The actual status in AI development

There is neither a valid universal model for creating a general purpose AI with a body,
nor a corresponding business model to commercialize it, because it does not exist yet.

Assumptions and constraints

A nervous system, either biological or artificial, always adapts to several major factors like:
the pre-defined body, the environment, the interactions, the accumulated experience, etc.
Even if 2 bodies have the same components and structure, say biological twins or identical robots,
each nervous system is unique, due to the accumulated experience during its interaction in the environment.

ML applications - specialized for only one purpose

Most conventional neural nets are used as a gigantic database with millions of items,
all of them containing only slightly different views of the same object type, e.g. a cat.
The well known ML, Machine Learning, by using millions of data records is not AI,
instead it is a just statistical method, which enables a guessing of a certain pattern.

General purpose AI using biomimetic model

The first hurdle for our company is to explain to others, that our AI approach is valid,
while following this path inevitable leads to achieving the goals of a general purpose AI.
Taking the biological life as a template for developing a new technology is always a valid path,
therefore new sciences are born, like bionics, meaning biologically inspired engineering.

The second step is to prove that parallel processing is the only viable method to be used in AI.
Conventional computing has proven its advantages in many areas, where response time does not matter.
Biological intelligence requires another way, namely parallel processing, enabling rapid response times.
Every neuron within every neural net is processed simultaneously, all of them reacting within only 1 ms.

Third, we have to create first a proof of concept, which is our operating system,
which should be hard-wired and be able to process all kinds of neural nets.
It will represent the basic functionality of our biological human brain,
which consists of only neural nets and nothing else, except for power supply.

Fourth, afterwards create a prototype, which will showcase AI applications.
This is really sensitive, because there are many brains  with different grade of complexity,
each representing an own level of evolution, from insect via mammal to primate and human.
But all have a common feature, namely an embedded self-learning mechanism to enable adaption.

For this purpose, we have to invest a lot of time, patience and many resources,
which includes the decision, which body hardware is most suitable,
not to forget the end result, by showing our results in a videoclip,
so that other companies can see the abilities and skills of the AI.

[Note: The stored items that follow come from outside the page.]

--- config.mk ---
export PLATFORM = sky130hd
export DESIGN_NAME = waveform_generator
export DESIGN_NICKNAME = d
export VERILOG_FILES = /design/src/rtl/wavegen_pkg.sv /design/src/rtl/bounded_stepper.sv /design/src/rtl/waveform_generator.sv
export SDC_FILE = /design/constraint.sdc
export NUM_CORES = 1
export LEC_CHECK = 0
export CAP_MARGIN = 20
export CORE_UTILIZATION = 39
export DETAILED_ROUTE_END_ITERATION = 10
export HOLD_SLACK_MARGIN = 0.02
export SLEW_MARGIN = 20
export SYNTH_ARGS = -nofsm -noshare
export SYNTH_HDL_FRONTEND = slang
export SYNTH_SLANG_ARGS = --single-unit
--- constraint.sdc ---
create_clock -name clk -period 5.39 [get_ports clk]
set_input_delay 0.539 -clock clk [delete_from_list [all_inputs] [get_ports clk]]
set_output_delay 0.539 -clock clk [all_outputs]
set_load 0.01 [all_outputs]
--- src/rtl/wavegen_pkg.sv ---
// Shared types and constants for the waveform generator and its stepper.
package wavegen_pkg;

  localparam int MODE_W = 2;

  typedef enum logic [MODE_W-1:0] {
    M_TRIANGLE = 2'd0,
    M_SAW_UP   = 2'd1,
    M_SAW_DOWN = 2'd2,
    M_SQUARE   = 2'd3
  } wave_mode_t;

  typedef enum logic {
    S_DOWN = 1'b0,
    S_UP   = 1'b1
  } dir_state_t;

  // Direction a mode starts in when (re)loading its start value.
  function automatic dir_state_t start_dir(input wave_mode_t m);
    return (m == M_SAW_DOWN) ? S_DOWN : S_UP;
  endfunction

endpackage

--- src/rtl/bounded_stepper.sv ---
// Combinational step toward a bound, computed in N+1 bits so the add and
// the subtract can never wrap. hit_bound means the step would pass beyond
// the bound; next_value is then clamped to that bound. When the step lands
// exactly on the bound, hit_bound stays low and next_value equals the bound.
module bounded_stepper #(
  parameter int N = 8
) (
  input  logic [N-1:0] value,
  input  logic [N-1:0] step,
  input  logic [N-1:0] lo,
  input  logic [N-1:0] hi,
  input  logic         direction,
  output logic [N-1:0] next_value,
  output logic         hit_bound
);

  logic [N:0] sum;
  logic [N:0] lo_plus_step;

  assign sum          = {1'b0, value} + {1'b0, step};
  assign lo_plus_step = {1'b0, lo} + {1'b0, step};

  // Pick the add or subtract path and clamp to the bound it would pass.
  // NOTE: every output gets a default first so no path can infer a latch.
  always_comb begin
    next_value = value;
    hit_bound  = 1'b0;
    if (direction) begin
      hit_bound  = sum > {1'b0, hi};
      next_value = hit_bound ? hi : sum[N-1:0];
    end else begin
      // value < lo + step is the same test as value - step < lo, without
      // ever forming a negative difference.
      hit_bound  = {1'b0, value} < lo_plus_step;
      next_value = hit_bound ? lo : (value - step);
    end
  end

endmodule

--- src/rtl/waveform_generator.sv ---
// Multi-mode bounded waveform generator (triangle, saw up, saw down, square).
// Optional build macro: WAVEGEN_PRESCALE_EN - when defined, only every DIV-th
// enabled cycle is an update; otherwise every enabled cycle is an update.
module waveform_generator
  import wavegen_pkg::*;
#(
  parameter int N   = 8,
  parameter int DIV = 4
) (
  input  logic              clk,
  input  logic              rst,
  input  logic              ena,
  input  logic [MODE_W-1:0] mode,
  input  logic [N-1:0]      lo,
  input  logic [N-1:0]      hi,
  input  logic [N-1:0]      step,
  output logic [N-1:0]      out,
  output logic              dir,
  output logic              cycle_done
);

  if (DIV < 1) begin : g_div_invalid
    $error("waveform_generator: DIV must be at least 1");
  end

  wave_mode_t mode_in;
  assign mode_in = wave_mode_t'(mode);

  logic update;

`ifdef WAVEGEN_PRESCALE_EN
  localparam int                PRESC_W  = (DIV > 1) ? $clog2(DIV) : 1;
  localparam logic [PRESC_W-1:0] PRESC_TC = PRESC_W'(DIV - 1);

  logic [PRESC_W-1:0] presc_q;

  assign update = ena && (presc_q == PRESC_TC);

  // Count enabled cycles; wrap at terminal count, hold while ena is low.
  always_ff @(posedge clk) begin
    if (rst) begin
      presc_q <= '0;
    end else if (ena) begin
      presc_q <= (presc_q == PRESC_TC) ? '0 : presc_q + PRESC_W'(1);
    end
  end
`else
  assign update = ena;
`endif

  logic [N-1:0] out_q;
  dir_state_t   dir_q;
  logic         cycle_done_q;
  wave_mode_t   mode_q;
  logic [N-1:0] phase_q;

  logic [N-1:0] out_d;
  dir_state_t   dir_d;
  logic         cycle_done_d;
  wave_mode_t   mode_d;
  logic [N-1:0] phase_d;

  // A zero step behaves like a step of one.
  logic [N-1:0] step_eff;
  assign step_eff = (step == '0) ? N'(1) : step;

  // Saw modes always step in their fixed direction; triangle follows the FSM.
  logic stepper_dir;
  always_comb begin
    case (mode_in)
      M_SAW_UP:   stepper_dir = 1'b1;
      M_SAW_DOWN: stepper_dir = 1'b0;
      default:    stepper_dir = dir_q;
    endcase
  end

  logic [N-1:0] stepped;
  logic         hit_bound;

  bounded_stepper #(.N(N)) u_stepper (
    .value      (out_q),
    .step       (step_eff),
    .lo         (lo),
    .hi         (hi),
    .direction  (stepper_dir),
    .next_value (stepped),
    .hit_bound  (hit_bound)
  );

  // Square phase: the level toggles once the current one has lasted step updates.
  logic [N:0] phase_inc;
  logic       phase_done;
  assign phase_inc  = {1'b0, phase_q} + {{N{1'b0}}, 1'b1};
  assign phase_done = phase_inc >= {1'b0, step_eff};

  // Next-state and next-output decode for one update; everything holds otherwise.
  always_comb begin
    out_d        = out_q;
    dir_d        = dir_q;
    mode_d       = mode_q;
    phase_d      = phase_q;
    cycle_done_d = 1'b0;
    if (update) begin
      if (lo >= hi) begin
        // Degenerate bounds: pin to lo, keep the direction.
        out_d = lo;
      end else if ((mode_in != mode_q) || (out_q < lo) || (out_q > hi)) begin
        // Mode switch or value outside the window: restart the mode.
        out_d   = (mode_in == M_SAW_DOWN) ? hi : lo;
        dir_d   = start_dir(mode_in);
        mode_d  = mode_in;
        phase_d = '0;
      end else begin
        case (mode_in)
          M_TRIANGLE: begin
            if (dir_q == S_UP) begin
              if (hit_bound || (stepped == hi)) begin
                out_d = hi;
                dir_d = S_DOWN;
              end else begin
                out_d = stepped;
              end
            end else begin
              if (hit_bound || (stepped == lo)) begin
                out_d        = lo;
                dir_d        = S_UP;
                cycle_done_d = 1'b1;
              end else begin
                out_d = stepped;
              end
            end
          end
          M_SAW_UP: begin
            if (hit_bound) begin
              out_d        = lo;
              cycle_done_d = 1'b1;
            end else begin
              out_d = stepped;
            end
          end
          M_SAW_DOWN: begin
            if (hit_bound) begin
              out_d        = hi;
              cycle_done_d = 1'b1;
            end else begin
              out_d = stepped;
            end
          end
          default: begin
            if (phase_done) begin
              phase_d = '0;
              if (out_q == hi) begin
                out_d = lo;
                dir_d = S_DOWN;
              end else begin
                out_d        = hi;
                dir_d        = S_UP;
                cycle_done_d = 1'b1;
              end
            end else begin
              phase_d = phase_inc[N-1:0];
            end
          end
        endcase
      end
    end
  end

  // State register for the waveform, direction FSM, mode and square phase.
  // NOTE: sequential state uses non-blocking assignments so every register
  // samples the pre-edge values regardless of statement order.
  always_ff @(posedge clk) begin
    if (rst) begin
      out_q        <= '0;
      dir_q        <= S_UP;
      cycle_done_q <= 1'b0;
      mode_q       <= M_TRIANGLE;
      phase_q      <= '0;
    end else begin
      out_q        <= out_d;
      dir_q        <= dir_d;
      cycle_done_q <= cycle_done_d;
      mode_q       <= mode_d;
      phase_q      <= phase_d;
    end
  end

  assign out        = out_q;
  assign dir        = dir_q;
  assign cycle_done = cycle_done_q;

endmodule

# Word-level counts from Yosys, hierarchy flattened

Cells that the tools add are included.

Bits in registers: 20
Latch bits: 0
Memory bits (writable): 0
Memory bits (read-only): 0
Input port bits: 29
Output and inout bits: 10
Logic and storage cells: 72
Memories: 0

$add $sub $neg: 4
$mul: 0
Div/mod/pow operators: 0
Order comparisons: 6
Eq/ne operators: 8
Shift-type cells: 0
Muxes and demuxes: 32
Bitwise logic cells: 2
Reduce and logical (&&, ||, !) cells: 15

Operator list:

| cell                | number |
|---|---|
| $mux 8              | 17 |
| $eq 8x8->1          | 3 |
| $pmux 8 s3          | 1 |
| $add 8x8->9         | 2 |
| $mux 1              | 11 |
| $add 8x1->9 const B | 1 |
| $ge 9x8->1          | 1 |
| $gt 9x8->1          | 1 |
| $lt 8x9->1          | 1 |
| $ge 8x8->1          | 1 |
| $gt 8x8->1          | 1 |
| $logic_not 8->1     | 1 |
| $lt 8x8->1          | 1 |
| $sub 8x8->8         | 1 |
| $pmux 1 s2          | 3 |
| $reduce_and 3->1    | 2 |
| $reduce_bool 6->1   | 1 |
| $logic_or 1x1->1    | 4 |
| $ne 2x1->1 const B  | 2 |
| $reduce_and 4->1    | 1 |
| $reduce_or 4->1     | 1 |
| $reduce_bool 3->1   | 1 |
| $reduce_or 3->1     | 1 |
| $eq 2x1->1 const B  | 1 |
| other kinds (6)     | 7 |

# Depth between registers and ports, before layout

Gate-level depths: netlist (run 1).

Depth after elaboration: 13
Depth in mapped cells: 24
Depth with buffers taken out: 21

# Cells and area by module

Synthesis (run 1) repeated with hierarchy kept, for this count alone.

Cell total of the unflattened synthesis: 549
Area total of the unflattened synthesis: 4322.9 um2

Modules (own cells, without submodules):

| module             | instances | cells an instance | area an instance (um2) | sequential area each (um2) |
|---|---|---|---|---|
| waveform_generator | 1         | 340               | 2660.1                 | 400.4 |
| bounded_stepper    | 1         | 209               | 1662.8                 | 0.0 |

# Worst setup path before layout (run 1)

No wires, ideal clock.

Path type: in2reg
From: input step[4]
To: register out_q[1] (netlist: out[1])
Setup time: 120 ps
Data arrival time: 4734 ps
Required time: 5270 ps
Slack: 536 ps
Stages on the path: 20
Path buffers: 2
Cells stage by stage: nor4_1 > a41o_1 > ha_1 > nand2b_1 > a2111o_1 > and3_1 > nor4_2 > ha_1 > and3_1 > and3_1 > a211oi_2 > nor2_4 > buf_6 > mux2i_1 > a32oi_1 > nor4b_4 > and2_1 > buf_6 > mux2i_1 > o31a_1

Longest elaborated chain between the ends: 13
Elaborated cells between the ends (all ways): 26

Ends and longest elaborated chain:

| what                                            | line                                                 | source |
|---|---|---|
| start, declared                                 | waveform_generator.sv:16                             | `input logic [N-1:0] step,` |
| $logic_not 8->1                                 | waveform_generator.sv:65                             | `assign step_eff = (step == '0) ? N'(1) : step;` |
| $mux 8 *                                        | waveform_generator.sv:65                             |  |
| $add 8x8->9 (on tied branches)                  | bounded_stepper.sv:21, bounded_stepper.sv:20         |  |
| $lt 8x9->1 / $gt 9x8->1 (equally long branches) | bounded_stepper.sv:34, bounded_stepper.sv:29         |  |
| $mux 8 (on tied branches)                       | bounded_stepper.sv:35, bounded_stepper.sv:30         |  |
| $mux 8                                          | bounded_stepper.sv:28                                | `if (direction) begin` |
| $eq 8x8->1 (on tied branches)                   | waveform_generator.sv:124, waveform_generator.sv:117 |  |
| $logic_or 1x1->1 (on tied branches)             | waveform_generator.sv:124, waveform_generator.sv:117 |  |
| $mux 8 (on tied branches)                       | waveform_generator.sv:124, waveform_generator.sv:117 |  |
| $mux 8                                          | waveform_generator.sv:116                            | `if (dir_q == S_UP) begin` |
| $pmux 8 s3                                      | waveform_generator.sv:114                            | `case (mode_in)` |
| $mux 8                                          | waveform_generator.sv:107                            | `end else if ((mode_in != mode_q) \|\| (out_q < lo) \|\| (out_q > hi)) begin` |
| $mux 8                                          | waveform_generator.sv:104                            | `if (lo >= hi) begin` |
| end signal, assigned                            | waveform_generator.sv:180                            | `out_q <= out_d;` |
| end, declared                                   | waveform_generator.sv:51                             | `logic [N-1:0] out_q;` |

Every way passes the cells marked *; elsewhere a longest branch is shown, timed or not.
A chain may end at the register's enable or synchronous reset.

# Final worst setup path (run 1)

From: input step[1]
To: register out_q[4] (netlist: out[4])

Same word-level chain as after synthesis.

==> summary.txt, run 1 <==
Status
  • Outcome: finished clean

Synthesis
  • Avg Cell Area, Syn: 7.43 µm²
  • Synth cell types: 80
  • Mapped cell area: ~0.0048 mm²
  • Syn nets: 754
  • Leading post-synthesis cells by cell area: ha_1 19%, dfxtp_1 8.3%, a21oi_1 4.6%, o21ai_0 4.5%, xnor2_1 3.8%
  • Cells after Synth: between 600 and 700
  • Main synth FF type: dfxtp_1
  • EDFF count, synth: 0
  • Yosys top cell by area: ha_1
  • Post-synthesis register bit count: 20
  • Post-synthesis sequential area ratio: 0.0831
  • Asr flop ratio synth: 0
  • Syn. warnings: 0
  • Post-synth top area share: 0.192

Worst setup path
  • Arrival @ worst endpoint: 5.29 ns
  • Critical R2R Launch: out[1]
  • CP max FO: 4
  • Crit. End Element: flop
  • FF-to-FF path depth: 19
  • Reg2Reg Capture Point: out[4]
  • Crit path kind: in -> reg
  • CP Launch Point: step[1]
  • Data required time of the worst path: 5.59 ns
  • R2R Setup Slk: 0.80 ns
  • Setup crit start kind: input port

Finish
  • Commonest non-fill, non-tap cell in the layout: ha_1
  • Area growth from synthesis to layout: 23.7%
  • NumNets Final: 832
  • Ratio of cells with drive above 1 in the final layout: 0.161
  • Commonest non-fill, non-tap cells in the layout: 73 x ha_1, 72 x buf_4, 45 x inv_1
  • Post-layout util: 0.496
  • Antenna diode count: 0

Placement
  • Placed wire-length estimate: 14600 µm
  • GPL Wtd Cong: 0.964
  • Port Buffer Count: 38

Power
  • Comb power frac: 0.709
  • Clock power share: 0.166
  • Pleak: 2.76 nW
  • Int Power: 723 µW
  • Switching share of power: 0.450
  • Sequential share of power: 0.126
  • VDD IR-drop max: roughly 0.00011 V
  • Net Sw Power: between 500 and 600 µW
  • PwrDens: 221 mW/mm²

Global routing
  • First-pass GRT wire length: 28800 µm
  • Largest net degree at the start of global routing: 23
  • Vias in the first global route: 5367
  • Initial antenna violation count: 0
  • Total track usage: 0.287
  • GRT overflow: 0

Clock network
  • Clock slew at reported path FFs: 0.07 ns
  • CTS Buf Count: 3
  • CTS root buf: clkbuf_16
  • Insertion delay to the later sink of the worst-skew pair: 0.26 ns
  • H-tree depth: 1
  • Clock Path Buffers: 2
  • TritonCTS clock tree: yes
  • CTS Sinks: 20

Floorplan
  • Die Area: 0.0128 mm²
  • Die height: 113 µm
  • I/O pin count: 39
  • Starting density of the core: 0.401
  • Die X: 113 µm
  • Core area: around 0.012 mm²
  • Row Count: 40

STA
  • Final Skew: 0.00210 ns
  • Max-slew violation count: 0
  • Actual slew at the worst max-slew pin: around 0.98 ns
  • Final setup TNS: 0 ns
  • Fin. Hold Viols: 0
  • Period utilisation layout: 0.945
  • Fmax: between 150 and 200 MHz
  • Final min period: between 5 and 6 ns
  • Final setup viols: 0
  • Relative slew slack: 0.345
  • RSZ-0062 raised after global routing: false

Detailed routing
  • Iter 0 DRT Violations: roughly 450
  • Antenna Nets Post-Route: 0
  • DRC Markers: 0
  • DRT Pass-1 Iters: 5
  • Vias per Instance: 6.30
  • Vias after detailed routing: approximately 5500
  • Wire per inst: between 20 and 25 µm
  • DRT Wirelength: 18400 µm

Job
  • Max cap viols: 0

Hold path
  • HP Start: mode_q[1]
  • WHS Path Cells: 2
  • Hold-critical path endpoint: mode_q[1]
  • Class of the tightest hold or removal check: reg -> reg
## worst max-delay path: stages
cell and delay (ns):
clkdlybuf4s50_1 0.51, inv_1 0.11, a41o_1 0.24, ha_2 0.22, fa_1 0.38, nor2b_1 0.17, o22a_2 0.25, nand3_1 0.15
nand2_1 0.09, ha_1 0.31, and3_1 0.21, and3_1 0.21, a211oi_4 0.30, buf_4 0.17, nor4_1 0.04, o21bai_2 0.26
a311oi_2 0.24, buf_4 0.17, buf_4 0.11, mux2i_1 0.06, a221oi_1 0.28, o211ai_1 0.13, a21oi_1 0.15
## state kept, by name, summed over array words and instances (netlist names)
signal      flops
mode_q          2
out             8
phase_q         8
cycle_done      1
dir             1
## through the flow
step | hold slack (ns) | setup slack (ns) | area [µm²] | cells | total power, mW
6_report | 0.508 | 0.299 | 5960 | 872 | 1.31
5_1_grt | 0.546 | 0.0132 | 5960 | 872 | 1.39
4_1_cts | 0.515 | 0.0321 | 5850 | 869 | 1.26
3_5_place_dp | 0.500 | -0.201 | 5740 | 865 | 1.04
3_3_place_gp | 0.492 | -0.161 | 5740 | 865 | 1.02
2_1_floorplan | 0.474 | 0.536 | 4820 | 648 | 0.726
## how the worst max path moves through the flow
stage                         to  slack, ns  cells past startpoint
after global placement    out[6]      -0.16                     20
after floorplan           out[1]       0.54                     20
after detailed placement  out[2]      -0.20                     20
final                     out[4]       0.30                     23
after CTS                 out[6]       0.03                     20
after global routing      out[4]       0.01                     25
## synthesized netlist by cell type, types with 6 or more instances
master / count
ha_1: 74
inv_1: 45
a21oi_1: 44
nor2_1: 44
o21ai_0: 43
nand2_1: 39
clkbuf_1: 27
nand3_1: 25
xnor2_1: 21
dfxtp_1: 20
a21o_1: 14
mux2i_1: 13
nor2b_1: 12
o22ai_1: 12
xor2_1: 12
a211oi_1: 11
a31oi_1: 11
o21a_1: 11
and3_1: 10
o211ai_1: 10
o21bai_1: 10
a221oi_1: 9
nor3_1: 9
nand2b_1: 7
buf_2: 6
mux2_2: 6
## cell type report
class / instances / area (µm²)
clock buffer: 3 / 75.1
clock inverter: 1 / 30.0
fill: 1200 / 6060
inverter: 46 / 173
multi-input combinational: 544 / 4150
sequential: 20 / 400
tap: 147 / 184
timing repair buffer: 111 / 948
## power groups by stage
stage          clock (mW)  sequential [mW]  combinational (mW)
2_1_floorplan           0            0.170               0.556
3_3_place_gp            0            0.168               0.856
3_5_place_dp            0            0.168               0.872
4_1_cts             0.217            0.165               0.879
5_1_grt             0.220            0.165                1.00
6_report            0.217            0.165               0.931
## layer usage
metal  GRT usage  share of wire  vias up  wire, µm
met1       0.393           0.45     2613      8340
met4      0.0930          0.032        0       594
li1            -              -     2569         -
met3      0.0230          0.066       48      1210
met5           0              0        -         0
met2       0.476           0.45      262      8290
## logic make-up after synthesis
| kind of cell | synth area share |
|---|---|
| AOI/OAI and AO/OA | 0.329 |
| xor gates and xnor gates | 0.0647 |
| adders and majority gates | 0.205 |
| buffers and inverters | 0.0743 |
| DFF | 0.0831 |
| muxes | 0.0439 |
| and+or+nand+nor | 0.201 |
## what timing repair did
item,CTS,global route
hold buffers,0,0
setup endpoints to repair,0,10
buffers inserted,0,2
gates resized for setup,0,23
No activity file was read; power rests on OpenSTA's default activity.
==> run 2: changes to the inputs <==
Settings changed: GPL_ROUTABILITY_DRIVEN set to 1.
==> results of run 2 <==
The final DEF is identical to that of run 1; final timing and power are the same.
==> run 3: changes to the inputs <==
Settings changed: CELL_PAD_IN_SITES_DETAIL_PLACEMENT set to 0, CELL_PAD_IN_SITES_GLOBAL_PLACEMENT set to 1, GPL_ROUTABILITY_DRIVEN 1 to unset, PLACE_DENSITY_LB_ADDON set to 0.1.
==> run 3 against run 2 <==
Sequential share of layout area about the same. Register-to-register slack better by 0.04 ns. Cell area down 0.67%. Via count down 1.4%. Global-route usage up 1.0 points. Highest routed layer unchanged. Critical path depth unchanged. Die area unchanged. Non-clock buffer count down 1. Sequential cell count unchanged. Critical path type unchanged. Utilization down 0.33 points.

Nevertheless, the legal implications of using AI in the real world are unknown,
since there are no laws for this purpose, we barely begin to formulate them,
even if this creates another ethical problem, how to define intelligence at all,
e.g. the stakes for safe autonomous cars are way too high, due to insurance reasons.

There is another very big obstacle, namely the public opinion.
Most people do not even want AI in their life, for different reasons.
Ironically, some CEOs of leading technology companies which develop own AIs,
are warning that someday in the future an AI would destroy the entire humanity.